- Other names: ataxia-deafness-optic atrophy, lethal; ataxia - fatal x-linked with deafness and loss of vision
- This condition is inherited in an X-linked recessive manner.

= Arts syndrome =

Arts syndrome is a rare metabolic disorder that causes serious neurological problems in males due to a malfunction of the PRPP synthetase 1 enzyme. Arts syndrome is part of a spectrum of PRPS-1 related disorders with reduced activity of the enzyme that includes Charcot–Marie–Tooth disease and X-linked non-syndromic sensorineural deafness.

== Signs and symptoms ==
Males show more serious symptoms than females affected by this disorder. The symptoms for males are:
- Profound sensorineural hearing loss, i.e., a complete or almost complete loss of hearing caused by abnormalities in the inner ear.
- Weak muscle tone – hypotonia.
- Impaired muscle coordination – ataxia.
- Developmental delay.
- Intellectual disability.
- Vision loss caused by optic nerve atrophy in early childhood.
- Peripheral neuropathy.
- Recurrent infections, especially in the respiratory system.
- Muscle weakness caused by recurrent infections.
Symptoms for females:

Very rarely seen hearing loss that begins in adulthood (age > 20 years) combined with ataxia and neuropathy. Optic atrophy and retinitis pigmentosa also observed in some cases.

== Cause ==
Arts syndrome is caused by a loss of function mutation in the PRPS1 gene. The PRPS1 gene codes for the enzyme phosphoribosyl pyrophosphate synthetase 1 or PRPP synthetase 1. This enzyme is involved in producing purines and pyrimidines which are the building blocks of DNA, RNA, ATP and other molecules. The mutations that cause Arts syndrome replace single amino acids the PRPP synthetase 1 enzyme. The resulting enzyme is unstable. Disruption of purine and pyrimidine production may impair energy storage and transport in cells. Impairment of these processes may have a particularly severe effect on tissues that require a large amount of energy, such as the nervous system, resulting in the neurological problems characteristic of Arts syndrome. The reason for the increased risk of respiratory infections in Arts syndrome is unclear.

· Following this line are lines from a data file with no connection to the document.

$ cat config.mk
export PLATFORM = sky130hd
export DESIGN_NAME = oerm_cell
export DESIGN_NICKNAME = d
export VERILOG_FILES = /design/src/rtl/core/oerm_pkg.sv /design/src/rtl/core/oerm_cell.sv
export SDC_FILE = /design/constraint.sdc
export NUM_CORES = 2
export LEC_CHECK = 0
export ABC_CLOCK_PERIOD_IN_PS = 8700
export BUFFER_PORTS_ARGS = -buffer_cell sky130_fd_sc_hd__buf_2
export CAP_MARGIN = 20
export CORE_MARGIN = 5
export CORE_UTILIZATION = 50
export CTS_CLUSTER_SIZE = 20
export DETAILED_ROUTE_END_ITERATION = 10
export HOLD_SLACK_MARGIN = 0.1
export PLACE_DENSITY = 0.83
export SLEW_MARGIN = 20
export SYNTH_ARGS = -nofsm -noshare
export SYNTH_HDL_FRONTEND = slang
export SYNTH_SLANG_ARGS = --single-unit
$ cat constraint.sdc
create_clock -name clock -period 8.7 [get_ports clock]
set_clock_uncertainty 0.15 [all_clocks]
set_input_delay 2.175 -clock clock [delete_from_list [all_inputs] [get_ports clock]]
set_output_delay 2.175 -clock clock [all_outputs]
set_load 0.02 [all_outputs]
$ cat src/rtl/core/oerm_pkg.sv
// Package for the orbit rotation matrix block: widths, CORDIC constants, beat types.
// No dependencies.
package oerm_pkg;
   localparam int CordicStages = 14;
   localparam int AtanEntries  = 24;
   localparam int ZW = 36;

   localparam logic signed [ZW-1:0] GainQ30   = 36'sd652032874;
   localparam logic signed [ZW-1:0] PiQ30     = 36'sd3373259426;
   localparam logic signed [ZW-1:0] HalfPiQ30 = 36'sd1686629713;
   localparam logic signed [ZW-1:0] TwoPiQ30  = 36'sd6746518852;
   localparam logic signed [15:0]   OneQ14    = 16'sd16384;

   typedef struct packed {
      logic signed [15:0] periapsis_angle;
      logic signed [15:0] inclination_angle;
      logic signed [15:0] node_angle;
   } req_type;

   typedef struct packed {
      logic signed [15:0] m00;
      logic signed [15:0] m01;
      logic signed [15:0] m02;
      logic signed [15:0] m10;
      logic signed [15:0] m11;
      logic signed [15:0] m12;
      logic signed [15:0] m20;
      logic signed [15:0] m21;
      logic signed [15:0] m22;
   } rsp_type;

   // One rotator's working values inside the chain.
   typedef struct packed {
      logic signed [ZW-1:0] x;
      logic signed [ZW-1:0] y;
      logic signed [ZW-1:0] z;
      logic                 neg;
   } rot_type;

   typedef struct packed {
      logic    vld;
      rot_type r0;
      rot_type r1;
      rot_type r2;
   } cell_type;

   function automatic logic signed [ZW-1:0] atan_q30(input int k);
      logic [31:0] v;
      begin
         case (k)
            0: v = 32'h3243F6A8;   1: v = 32'h1DAC6705;
            2: v = 32'h0FADBAFC;   3: v = 32'h07F56EA6;
            4: v = 32'h03FEAB76;   5: v = 32'h01FFD55B;
            6: v = 32'h00FFFAAA;   7: v = 32'h007FFF55;
            8: v = 32'h003FFFEA;   9: v = 32'h001FFFFD;
            10: v = 32'h000FFFFF;  11: v = 32'h0007FFFF;
            12: v = 32'h0003FFFF;  13: v = 32'h0001FFFF;
            14: v = 32'h0000FFFF;  15: v = 32'h00007FFF;
            16: v = 32'h00003FFF;  17: v = 32'h00001FFF;
            18: v = 32'h00000FFF;  19: v = 32'h000007FF;
            20: v = 32'h000003FF;  21: v = 32'h000001FF;
            22: v = 32'h000000FF;  23: v = 32'h0000007F;
            default: v = 32'h0;
         endcase
         return $signed({4'b0, v});
      end
   endfunction
endpackage

$ cat src/rtl/core/oerm_cell.sv
// One CORDIC micro-rotation cell for all three angles, with its pipeline register.
// Depends on oerm_pkg.
module oerm_cell (
   input  logic                 clock,
   input  logic                 reset,
   input  logic                 enable,
   input  logic [4:0]           stage,
   input  oerm_pkg::cell_type   cell_i,
   output oerm_pkg::cell_type   cell_ff
);
   oerm_pkg::cell_type cell_in;

   function automatic oerm_pkg::rot_type rotate(input oerm_pkg::rot_type r,
                                               input logic [4:0] k);
      oerm_pkg::rot_type o;
      logic signed [oerm_pkg::ZW-1:0] dx, dy, a;
      begin
         dx = r.y >>> k;
         dy = r.x >>> k;
         a  = oerm_pkg::atan_q30(int'(k));
         o = r;
         if (!r.z[oerm_pkg::ZW-1]) begin
            o.x = r.x - dx;  o.y = r.y + dy;  o.z = r.z - a;
         end else begin
            o.x = r.x + dx;  o.y = r.y - dy;  o.z = r.z + a;
         end
         return o;
      end
   endfunction

   always_comb begin
      cell_in.vld = cell_i.vld;
      cell_in.r0  = rotate(cell_i.r0, stage);
      cell_in.r1  = rotate(cell_i.r1, stage);
      cell_in.r2  = rotate(cell_i.r2, stage);
   end

   always_ff @(posedge clock) begin
      if (reset) begin
         cell_ff.vld <= 1'b0;
      end else if (enable) begin
         cell_ff.vld <= cell_in.vld;
      end
      if (enable) begin
         cell_ff.r0 <= cell_in.r0;
         cell_ff.r1 <= cell_in.r1;
         cell_ff.r2 <= cell_in.r2;
      end
   end
endmodule

==> summary.md <==
| Metric | Value |
|---|---|
| Synthesized Nets | approximately 5800 |
| Synth cell types | 113 |
| Setup crit start kind | input port |
| Placed Cells | 7024 |
| Final hold viol count | 0 |
| DRC errors left | 0 |
| Clock network power share | around 18% |
| Top cell type by total area after synthesis | edfxtp_1 |
| Commonest non-fill, non-tap cell in the layout | buf_2 |
| Slew HR | 16.9% |
| DR iter-0 viols | 7346 |
| Critical path arrival | 8400 ps |
| Num ports | between 600 and 700 |
| Post-synth top area share | 20.8% |
| Critical Path RT | roughly 8900 ps |
| Wirelength per Cell | 27.5 um |
| First-pass GRT wire length | roughly 280000 um |
| DRT Pass-1 Iters | 9 |
| Finished Layout Cells | 7137 |
| CTS Buf Count | 41 |
| Async SR Flop Fraction | 0% |
| P_int | 5.49 mW |
| Post-Synth Adder-Cell Area | 9.21% |
| Starting Density | 50.5% |
| CTS resizes | 0 |
| Post-Route WL | 197000 um |
| Syn_area_per_cell | 9.23 um^2 |
| GR Util met2 | between 50% and 60% |
| Final #Nets | 6491 |
| Top FF cell, synth | edfxtp_1 |
| Register area share after synthesis | 20.8% |
| Number of synthesized flops with an enable pin | approximately 330 |
| CTS Buffer Depth | 3 |
| Leakage power | between 20 and 25 nW |
| All-layer global routing usage | 37.0% |
| Global Route met1 Usage | about half |
| Net Switching | around 4.3 mW |
| Post-DR vias/cell | about 6.8 |
| Layout area overhead | 15.0% |
| Minimum clock period | 8190 ps |
| Share of cells above drive strength 1 | 25.8% |
| Core area | approximately 93000 um^2 |
| Ys Warns | 0 |
| Largest net degree at the start of global routing | between 100 and 150 |
| XOR/XNOR Fraction of Synth Area | 8.87% |
| Tcrit/Tclk final | 94.1% |
| Core Util, Final | 58.1% |
| Largest Register | cell_ff |
| Die Y-Extent | 317 um |
| Biggest registers after layout | cell_ff (328) |
| Reg area | 9840 um^2 |
| Synth Area in Compound Gates | 19.9% |
| Crit Path Max Fanout | 33 |
| Clk slew on worst S/H paths | 50 ps |
| Outcome | completed |
| Synthesis-stage register bit count | 328 |
| Gate Count Post-Synth | just over 5000 |
| Vias post-DR | 48400 |
| Endpoints failing setup | 0 |
| Net switching share of the total power | 44.1% |
| GPL Wtd Cong | 1.07 |
| Pwr Density | 181 nW/um^2 |
| GR Overflow Total | 0 |
| Number of fillers in the final layout | roughly 8300 |
| Final TNS setup | 0 ps |
| TritonCTS clock tree | yes |
| Max FFs per register | 328 |
| Comb power frac | 56.9% |
| Post CTS Setup Buffer Count | 0 |
| Vias in the first global route | 45200 |
| RSZ-0062 raised after global routing | false |
| CP endpoint kind | flop |
| Max cap viols | 0 |
| Worst-Skew Late Latency | ~600 ps |
| Die width | 317 um |
| IO Port Bufs | ~660 |
| # hold bufs at CTS | 0 |
| Sink Count | 328 |
| Std cell rows | between 100 and 150 |
| Worst Hold Class | reg -> reg |
| Register share of total power | approximately a quarter |
| CTS root buf | clkbuf_16 |
| Mux cell area share after synthesis | 22.3% |
| Global route hottest layer | met2 |
| Largest cells by area after synthesis | edfxtp_1 (21%), mux4_2 (14%), ha_1 (8.8%), xnor2_1 (5.6%), mux2i_1 (5.2%) |
| Commonest non-fill, non-tap cells in the layout | buf_2 (654), nor2_1 (488), a21oi_1 (441), nand2_1 (381), ha_1 (333) |
| Least-Margin Pin Slew | approximately 1200 ps |
| VDD IR max | 0.143 mV |
| Largest family of logic cells by synthesized area | multiplexers |
| # H-tree levels | 2 |
| Area occupied by multi-input gates | 35300 um^2 |
| Met3 usage | 13.0% |
| Post-Synth Simple-Gate Area | 14.4% |
| Die Area | 101000 um^2 |
| F_max | 122 MHz |
| Worst setup path class | in -> reg |
| Initial antenna violation count | 57 |
| Dpl hpwl | 157000 um |
| Post-synthesis cell area | 47200 um^2 |
| Antenna viol nets, final | 0 |
| Final Max Tran Viols | 0 |
## critical path, cell delays in order
cell and delay, ps:
buf_8 260, buf_16 270, mux4_2 540, mux2i_1 510, o221a_2 350, ha_1 170, and2_1 250, nand3_1 180
nor4b_1 490, a21oi_1 150, xor2_1 180, ha_1 350, a21o_1 200, a21o_1 170, a211oi_1 250, o21ai_0 170
o41ai_1 390, a31oi_1 180, o211a_1 270, o21a_1 190, o21a_1 180, o41ai_1 330, xnor2_1 120
## stage by stage
stage | total power, mW | cell area (um^2) | hold WS, ps | setup slack (ps)
after global routing | 10.3 | 54300 | 424 | 1.43
after detailed placement | 7.94 | 52800 | 328 | 12.6
after global placement | 7.86 | 52800 | 316 | 71.3
final | 9.83 | 54300 | 341 | 510
after CTS | 9.72 | 54200 | 341 | 651
after floorplan | 6.14 | 47200 | 429 | 119
## routing by layer
layer,up-vias,share of wire [%],wire (um)
met5,-,0.078,154
met4,22,6.2,12100
met3,723,14,28400
met2,3755,42,82200
met1,22900,38,73800
li1,21000,-,-
## cells in the mapped netlist (38+ instances only)
cell type  count
xor2_1       174
a31oi_1       78
o21bai_1      51
mux2i_1      246
nand3_1       88
a21oi_1      441
and2_1        57
and3_1        49
a211oi_1      57
o21a_1        72
o22ai_1       61
nor3_1        82
nor2_1       490
edfxtp_1     327
nor2b_1       66
nand2_1      381
buf_2         96
o21ai_0      253
nand2b_1      49
ha_1         333
mux4_2       294
mux2_2       103
a21o_1       139
inv_1        126
o211ai_1      38
xnor2_1      304
clkbuf_1     119
## final cells by class
cell class	instances	area share (%)
diodes	38	0.175
clock buffers	45	1.96
clock inverters	30	0.518
inverters	128	0.901
multi-input cells	4368	65.0
flip-flops and latches	328	18.1
well taps	1254	2.89
repair buffers	946	10.4
## logic make-up after synthesis
group	count (synthesis)
AOI/OAI and AO/OA	1464
and+or+nand+nor	1422
xor gates and xnor gates	478
muxes	662
DFF	328
buffers and inverters	419
adders and majority gates	342
## path summary, 6_finish.rpt
| path | from | to | slack, ps | depth (start not counted) |
|---|---|---|---|---|
| worst max register to register | cell_ff[327] | cell_ff[327] | 7970 | 2 |
| worst min-delay path | cell_ff[327] | cell_ff[327] | 340 | 2 |
| worst min register to register | cell_ff[327] | cell_ff[327] | 340 | 2 |
| worst max-delay path | stage[0] | cell_ff[108] | 510 | 23 |
## power by group through the flow
stage | Sequential, mW | Clock [mW] | Combinational (mW)
floorplan | 3.04 | 0 | 3.10
finish | 2.49 | 1.75 | 5.59
global placement | 2.51 | 0 | 5.35
detailed placement | 2.52 | 0 | 5.42
global route | 2.52 | 1.84 | 5.95
CTS | 2.49 | 1.77 | 5.46
No activity file was read; power rests on OpenSTA's default activity.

Novel missense mutation - c.367C>G (p.His123Asp)

c.455T→C (p. L152P), c.398A→C (p.Q133P)

p. Ile275Thr and p.Gly306Glu

==Genetics==
Arts syndrome follows an X-linked inheritance. In males (who have only one X chromosome), a mutation in the only copy of the gene in each cell causes the disorder. In females (who have two X chromosomes), a mutation in one of the two copies of the gene in each cell sometimes causes features of the disorder; in other cases, these females do not experience any symptoms. In the small number of Arts syndrome cases that have been identified, affected individuals have inherited the mutation from a mother who carries an altered copy of the PRPS1 gene. If the mother is a carrier, the chance of transmitting the PRPS1 mutation in each pregnancy is 50%. Males who inherit the mutation will be affected; females who inherit the mutation will be carriers and may or may not be mildly affected. Males with Arts syndrome do not reproduce.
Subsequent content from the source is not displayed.